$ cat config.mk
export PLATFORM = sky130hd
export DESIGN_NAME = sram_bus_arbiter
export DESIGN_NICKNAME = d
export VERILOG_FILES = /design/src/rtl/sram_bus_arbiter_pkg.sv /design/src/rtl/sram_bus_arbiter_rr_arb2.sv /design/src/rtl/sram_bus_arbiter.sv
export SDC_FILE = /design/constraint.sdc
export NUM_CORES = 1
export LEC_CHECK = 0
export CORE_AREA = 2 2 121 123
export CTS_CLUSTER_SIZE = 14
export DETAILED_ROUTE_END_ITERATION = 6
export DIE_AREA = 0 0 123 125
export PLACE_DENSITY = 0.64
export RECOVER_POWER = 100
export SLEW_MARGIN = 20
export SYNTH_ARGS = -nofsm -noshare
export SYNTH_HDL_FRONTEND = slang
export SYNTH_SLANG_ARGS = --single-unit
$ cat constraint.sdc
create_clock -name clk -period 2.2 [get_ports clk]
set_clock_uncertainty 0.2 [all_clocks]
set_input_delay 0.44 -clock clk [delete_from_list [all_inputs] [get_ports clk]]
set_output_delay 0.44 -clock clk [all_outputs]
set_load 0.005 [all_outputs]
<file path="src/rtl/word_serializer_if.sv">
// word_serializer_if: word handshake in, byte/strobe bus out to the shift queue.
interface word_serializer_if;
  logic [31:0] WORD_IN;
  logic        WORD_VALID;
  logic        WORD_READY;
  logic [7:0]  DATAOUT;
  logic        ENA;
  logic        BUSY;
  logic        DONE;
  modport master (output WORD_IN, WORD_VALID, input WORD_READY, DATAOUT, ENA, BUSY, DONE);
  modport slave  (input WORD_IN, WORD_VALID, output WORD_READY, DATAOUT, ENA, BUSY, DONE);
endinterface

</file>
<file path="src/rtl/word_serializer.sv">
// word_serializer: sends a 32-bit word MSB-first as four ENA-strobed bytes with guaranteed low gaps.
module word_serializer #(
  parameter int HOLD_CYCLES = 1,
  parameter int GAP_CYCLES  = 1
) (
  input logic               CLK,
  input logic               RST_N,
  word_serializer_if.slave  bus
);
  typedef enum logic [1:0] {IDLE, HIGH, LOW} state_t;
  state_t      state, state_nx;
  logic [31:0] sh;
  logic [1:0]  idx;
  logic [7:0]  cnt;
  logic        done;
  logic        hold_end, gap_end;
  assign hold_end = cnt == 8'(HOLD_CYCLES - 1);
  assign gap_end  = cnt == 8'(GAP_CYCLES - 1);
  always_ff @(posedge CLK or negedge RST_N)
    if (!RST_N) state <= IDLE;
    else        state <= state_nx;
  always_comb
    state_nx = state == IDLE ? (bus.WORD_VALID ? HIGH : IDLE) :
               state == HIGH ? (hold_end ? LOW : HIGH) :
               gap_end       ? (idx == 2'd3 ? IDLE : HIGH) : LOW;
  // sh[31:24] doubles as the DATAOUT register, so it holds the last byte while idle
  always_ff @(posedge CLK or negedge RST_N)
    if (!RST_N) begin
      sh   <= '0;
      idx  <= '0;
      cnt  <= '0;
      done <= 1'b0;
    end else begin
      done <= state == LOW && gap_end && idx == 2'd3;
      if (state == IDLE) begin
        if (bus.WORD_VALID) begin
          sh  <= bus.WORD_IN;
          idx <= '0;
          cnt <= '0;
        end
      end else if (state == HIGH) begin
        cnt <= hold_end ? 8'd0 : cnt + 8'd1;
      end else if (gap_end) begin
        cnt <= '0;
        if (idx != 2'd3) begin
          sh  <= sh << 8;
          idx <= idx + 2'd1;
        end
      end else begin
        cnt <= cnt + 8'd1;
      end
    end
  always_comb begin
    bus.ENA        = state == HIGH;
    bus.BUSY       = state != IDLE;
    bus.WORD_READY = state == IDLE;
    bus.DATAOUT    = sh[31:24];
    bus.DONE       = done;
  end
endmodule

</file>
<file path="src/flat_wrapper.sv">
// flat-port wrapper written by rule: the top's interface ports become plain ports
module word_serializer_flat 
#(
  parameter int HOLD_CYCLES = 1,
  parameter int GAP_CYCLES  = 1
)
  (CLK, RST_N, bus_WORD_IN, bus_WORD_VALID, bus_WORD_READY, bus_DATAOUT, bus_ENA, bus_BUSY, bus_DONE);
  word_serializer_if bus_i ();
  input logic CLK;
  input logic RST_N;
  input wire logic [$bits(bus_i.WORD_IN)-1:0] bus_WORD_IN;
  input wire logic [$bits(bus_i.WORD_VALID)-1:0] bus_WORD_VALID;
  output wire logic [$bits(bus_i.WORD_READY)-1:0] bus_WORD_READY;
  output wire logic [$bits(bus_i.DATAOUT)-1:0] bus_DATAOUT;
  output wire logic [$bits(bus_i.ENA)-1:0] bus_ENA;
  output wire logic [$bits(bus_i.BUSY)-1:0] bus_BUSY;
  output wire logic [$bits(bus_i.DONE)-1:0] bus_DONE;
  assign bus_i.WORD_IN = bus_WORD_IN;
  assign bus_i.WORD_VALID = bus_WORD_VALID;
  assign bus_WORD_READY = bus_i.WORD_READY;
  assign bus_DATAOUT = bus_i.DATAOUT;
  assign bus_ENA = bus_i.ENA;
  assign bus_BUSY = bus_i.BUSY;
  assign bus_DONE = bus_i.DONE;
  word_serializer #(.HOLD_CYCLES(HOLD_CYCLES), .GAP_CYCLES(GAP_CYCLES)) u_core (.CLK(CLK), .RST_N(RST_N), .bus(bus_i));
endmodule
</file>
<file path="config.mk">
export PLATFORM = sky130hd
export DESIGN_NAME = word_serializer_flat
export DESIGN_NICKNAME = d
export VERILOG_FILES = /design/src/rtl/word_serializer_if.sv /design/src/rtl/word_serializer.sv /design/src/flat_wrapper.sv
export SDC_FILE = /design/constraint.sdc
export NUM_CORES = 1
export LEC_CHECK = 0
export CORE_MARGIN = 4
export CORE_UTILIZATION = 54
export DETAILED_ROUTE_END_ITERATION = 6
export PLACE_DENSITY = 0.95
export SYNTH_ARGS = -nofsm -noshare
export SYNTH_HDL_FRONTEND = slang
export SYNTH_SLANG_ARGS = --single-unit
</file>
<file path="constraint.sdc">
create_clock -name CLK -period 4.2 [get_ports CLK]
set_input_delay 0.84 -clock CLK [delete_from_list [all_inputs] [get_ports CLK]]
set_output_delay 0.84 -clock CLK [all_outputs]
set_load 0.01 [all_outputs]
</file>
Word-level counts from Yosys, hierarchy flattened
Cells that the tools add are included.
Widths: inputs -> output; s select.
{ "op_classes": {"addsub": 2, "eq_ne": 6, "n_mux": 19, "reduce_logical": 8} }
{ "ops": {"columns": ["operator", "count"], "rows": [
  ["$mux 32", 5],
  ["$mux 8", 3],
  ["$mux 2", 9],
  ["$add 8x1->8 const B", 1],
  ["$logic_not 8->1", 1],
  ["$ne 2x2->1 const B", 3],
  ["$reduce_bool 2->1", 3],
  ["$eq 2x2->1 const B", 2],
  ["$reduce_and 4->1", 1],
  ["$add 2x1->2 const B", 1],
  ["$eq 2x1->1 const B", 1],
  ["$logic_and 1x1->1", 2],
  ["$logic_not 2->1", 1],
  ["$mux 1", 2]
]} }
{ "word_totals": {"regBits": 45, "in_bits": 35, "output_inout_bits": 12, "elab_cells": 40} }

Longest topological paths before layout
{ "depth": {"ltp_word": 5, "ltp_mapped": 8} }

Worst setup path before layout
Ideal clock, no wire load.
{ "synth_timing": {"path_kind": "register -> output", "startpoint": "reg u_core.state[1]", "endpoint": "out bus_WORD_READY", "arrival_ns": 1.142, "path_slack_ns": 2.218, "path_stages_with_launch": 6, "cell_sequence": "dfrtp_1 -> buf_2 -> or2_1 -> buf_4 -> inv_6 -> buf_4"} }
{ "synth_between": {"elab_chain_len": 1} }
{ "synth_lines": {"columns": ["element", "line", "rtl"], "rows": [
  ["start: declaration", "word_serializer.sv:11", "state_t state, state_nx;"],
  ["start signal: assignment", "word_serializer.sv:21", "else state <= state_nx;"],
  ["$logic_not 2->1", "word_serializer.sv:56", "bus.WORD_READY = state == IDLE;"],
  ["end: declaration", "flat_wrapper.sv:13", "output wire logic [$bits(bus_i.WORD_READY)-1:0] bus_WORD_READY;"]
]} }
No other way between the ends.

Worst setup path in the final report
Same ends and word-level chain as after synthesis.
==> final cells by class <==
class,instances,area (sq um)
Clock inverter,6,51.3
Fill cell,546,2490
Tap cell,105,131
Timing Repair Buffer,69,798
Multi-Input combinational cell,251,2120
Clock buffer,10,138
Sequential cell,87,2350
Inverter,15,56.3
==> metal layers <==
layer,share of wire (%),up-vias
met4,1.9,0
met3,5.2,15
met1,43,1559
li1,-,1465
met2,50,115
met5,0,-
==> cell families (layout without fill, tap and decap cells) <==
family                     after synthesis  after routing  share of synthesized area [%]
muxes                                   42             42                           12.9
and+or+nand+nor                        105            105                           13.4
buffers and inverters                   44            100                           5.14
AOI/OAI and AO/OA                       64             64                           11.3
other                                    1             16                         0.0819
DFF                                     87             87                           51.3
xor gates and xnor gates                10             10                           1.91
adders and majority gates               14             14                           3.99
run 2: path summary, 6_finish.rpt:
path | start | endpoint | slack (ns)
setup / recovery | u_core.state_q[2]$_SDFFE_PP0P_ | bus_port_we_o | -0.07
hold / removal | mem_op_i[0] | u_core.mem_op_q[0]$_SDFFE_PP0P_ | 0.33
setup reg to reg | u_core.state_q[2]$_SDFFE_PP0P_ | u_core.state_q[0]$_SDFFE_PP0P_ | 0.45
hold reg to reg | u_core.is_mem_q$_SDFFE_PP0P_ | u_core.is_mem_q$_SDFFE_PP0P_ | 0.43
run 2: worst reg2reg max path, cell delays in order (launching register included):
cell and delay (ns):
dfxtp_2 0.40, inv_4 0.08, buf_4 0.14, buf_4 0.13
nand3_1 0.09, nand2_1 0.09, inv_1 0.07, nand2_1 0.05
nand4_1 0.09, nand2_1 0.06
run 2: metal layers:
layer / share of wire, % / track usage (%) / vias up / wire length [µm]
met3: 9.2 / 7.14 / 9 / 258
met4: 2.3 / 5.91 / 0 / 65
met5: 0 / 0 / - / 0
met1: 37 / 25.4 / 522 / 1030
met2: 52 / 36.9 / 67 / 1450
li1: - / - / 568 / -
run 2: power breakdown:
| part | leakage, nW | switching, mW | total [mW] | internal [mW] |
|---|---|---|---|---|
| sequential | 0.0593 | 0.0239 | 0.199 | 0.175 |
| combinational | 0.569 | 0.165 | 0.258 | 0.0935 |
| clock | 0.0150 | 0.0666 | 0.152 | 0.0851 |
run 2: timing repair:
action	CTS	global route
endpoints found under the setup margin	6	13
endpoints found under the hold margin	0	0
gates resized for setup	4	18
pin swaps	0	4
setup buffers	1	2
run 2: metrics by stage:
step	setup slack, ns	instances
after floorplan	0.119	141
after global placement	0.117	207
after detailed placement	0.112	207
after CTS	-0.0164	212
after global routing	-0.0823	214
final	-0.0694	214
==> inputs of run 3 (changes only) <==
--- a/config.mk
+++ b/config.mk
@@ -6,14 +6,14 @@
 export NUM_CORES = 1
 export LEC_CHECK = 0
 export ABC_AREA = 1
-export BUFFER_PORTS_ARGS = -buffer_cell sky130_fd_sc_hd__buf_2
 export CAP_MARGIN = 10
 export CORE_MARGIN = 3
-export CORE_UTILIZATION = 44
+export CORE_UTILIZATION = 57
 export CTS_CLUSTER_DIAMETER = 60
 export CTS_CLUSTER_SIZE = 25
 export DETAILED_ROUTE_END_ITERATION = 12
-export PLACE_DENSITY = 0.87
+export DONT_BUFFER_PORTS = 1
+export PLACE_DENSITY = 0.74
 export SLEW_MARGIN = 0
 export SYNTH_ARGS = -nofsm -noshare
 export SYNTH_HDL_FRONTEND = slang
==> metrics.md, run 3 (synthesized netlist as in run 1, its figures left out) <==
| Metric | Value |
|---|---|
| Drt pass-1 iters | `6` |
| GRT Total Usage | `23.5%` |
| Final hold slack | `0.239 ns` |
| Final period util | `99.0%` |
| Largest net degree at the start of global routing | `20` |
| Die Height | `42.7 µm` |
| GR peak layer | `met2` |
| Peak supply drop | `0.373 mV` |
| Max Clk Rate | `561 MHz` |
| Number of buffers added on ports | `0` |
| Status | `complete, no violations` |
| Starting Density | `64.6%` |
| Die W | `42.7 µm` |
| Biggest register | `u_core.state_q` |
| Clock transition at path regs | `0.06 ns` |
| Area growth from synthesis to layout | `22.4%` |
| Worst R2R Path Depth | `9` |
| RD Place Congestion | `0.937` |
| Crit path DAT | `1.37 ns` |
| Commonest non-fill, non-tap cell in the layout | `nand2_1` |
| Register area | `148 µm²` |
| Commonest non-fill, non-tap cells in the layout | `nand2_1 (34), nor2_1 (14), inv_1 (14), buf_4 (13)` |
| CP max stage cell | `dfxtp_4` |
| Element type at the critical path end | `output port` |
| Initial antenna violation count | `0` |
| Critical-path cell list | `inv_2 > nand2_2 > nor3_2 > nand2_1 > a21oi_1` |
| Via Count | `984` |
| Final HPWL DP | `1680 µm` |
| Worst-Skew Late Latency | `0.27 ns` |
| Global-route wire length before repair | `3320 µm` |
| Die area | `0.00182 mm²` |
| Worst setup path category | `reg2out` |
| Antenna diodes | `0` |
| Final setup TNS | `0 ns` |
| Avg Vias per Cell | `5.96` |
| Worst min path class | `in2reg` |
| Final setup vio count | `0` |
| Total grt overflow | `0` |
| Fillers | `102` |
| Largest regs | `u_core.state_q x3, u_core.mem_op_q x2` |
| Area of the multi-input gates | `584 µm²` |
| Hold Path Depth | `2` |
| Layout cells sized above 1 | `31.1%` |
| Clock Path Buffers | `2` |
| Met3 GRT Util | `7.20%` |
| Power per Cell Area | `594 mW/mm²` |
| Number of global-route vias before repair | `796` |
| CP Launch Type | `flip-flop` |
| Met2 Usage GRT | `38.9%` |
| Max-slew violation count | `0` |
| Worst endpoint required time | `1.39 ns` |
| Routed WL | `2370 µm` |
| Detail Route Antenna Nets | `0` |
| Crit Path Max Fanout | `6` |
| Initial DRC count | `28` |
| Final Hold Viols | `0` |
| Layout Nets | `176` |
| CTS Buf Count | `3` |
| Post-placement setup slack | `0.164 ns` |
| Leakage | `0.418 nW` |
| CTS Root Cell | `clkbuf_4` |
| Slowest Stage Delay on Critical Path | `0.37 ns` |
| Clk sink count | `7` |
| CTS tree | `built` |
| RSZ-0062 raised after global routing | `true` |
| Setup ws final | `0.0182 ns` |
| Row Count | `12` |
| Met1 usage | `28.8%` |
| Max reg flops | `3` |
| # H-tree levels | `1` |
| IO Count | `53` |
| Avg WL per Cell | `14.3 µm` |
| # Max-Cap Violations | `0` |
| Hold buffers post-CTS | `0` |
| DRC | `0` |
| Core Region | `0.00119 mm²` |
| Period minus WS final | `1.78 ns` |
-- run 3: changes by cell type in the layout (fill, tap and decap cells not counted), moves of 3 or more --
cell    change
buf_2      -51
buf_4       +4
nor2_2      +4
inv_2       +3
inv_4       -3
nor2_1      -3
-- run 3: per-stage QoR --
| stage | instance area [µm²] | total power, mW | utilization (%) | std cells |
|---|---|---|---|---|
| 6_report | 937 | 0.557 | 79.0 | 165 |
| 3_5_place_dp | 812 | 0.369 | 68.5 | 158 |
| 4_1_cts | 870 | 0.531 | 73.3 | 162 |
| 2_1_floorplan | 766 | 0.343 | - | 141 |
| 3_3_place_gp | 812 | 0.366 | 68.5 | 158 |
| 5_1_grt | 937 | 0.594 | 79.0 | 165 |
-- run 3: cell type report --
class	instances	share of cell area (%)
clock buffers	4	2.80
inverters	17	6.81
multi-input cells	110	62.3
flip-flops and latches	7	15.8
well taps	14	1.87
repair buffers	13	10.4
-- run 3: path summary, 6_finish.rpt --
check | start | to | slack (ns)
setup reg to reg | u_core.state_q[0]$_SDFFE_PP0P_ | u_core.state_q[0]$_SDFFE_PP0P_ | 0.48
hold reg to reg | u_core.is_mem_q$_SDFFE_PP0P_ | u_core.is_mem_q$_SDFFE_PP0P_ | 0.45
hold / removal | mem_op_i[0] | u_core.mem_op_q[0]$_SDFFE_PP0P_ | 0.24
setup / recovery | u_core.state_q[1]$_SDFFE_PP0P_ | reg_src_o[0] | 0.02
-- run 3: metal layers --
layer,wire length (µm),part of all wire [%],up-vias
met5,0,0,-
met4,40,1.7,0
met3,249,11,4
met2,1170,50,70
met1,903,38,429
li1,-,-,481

= = =

### What the exercise asks
Above are records; repeat only the lines starting at the line with "met3: 9.2 / 7.14 / 9 / 258" and ending at the line with "-export BUFFER_PORTS_ARGS = -buffer_cell", exactly as they appear, both included.

### Solution to this task
met3: 9.2 / 7.14 / 9 / 258
met4: 2.3 / 5.91 / 0 / 65
met5: 0 / 0 / - / 0
met1: 37 / 25.4 / 522 / 1030
met2: 52 / 36.9 / 67 / 1450
li1: - / - / 568 / -
run 2: power breakdown:
| part | leakage, nW | switching, mW | total [mW] | internal [mW] |
|---|---|---|---|---|
| sequential | 0.0593 | 0.0239 | 0.199 | 0.175 |
| combinational | 0.569 | 0.165 | 0.258 | 0.0935 |
| clock | 0.0150 | 0.0666 | 0.152 | 0.0851 |
run 2: timing repair:
action	CTS	global route
endpoints found under the setup margin	6	13
endpoints found under the hold margin	0	0
gates resized for setup	4	18
pin swaps	0	4
setup buffers	1	2
run 2: metrics by stage:
step	setup slack, ns	instances
after floorplan	0.119	141
after global placement	0.117	207
after detailed placement	0.112	207
after CTS	-0.0164	212
after global routing	-0.0823	214
final	-0.0694	214
==> inputs of run 3 (changes only) <==
--- a/config.mk
+++ b/config.mk
@@ -6,14 +6,14 @@
 export NUM_CORES = 1
 export LEC_CHECK = 0
 export ABC_AREA = 1
-export BUFFER_PORTS_ARGS = -buffer_cell sky130_fd_sc_hd__buf_2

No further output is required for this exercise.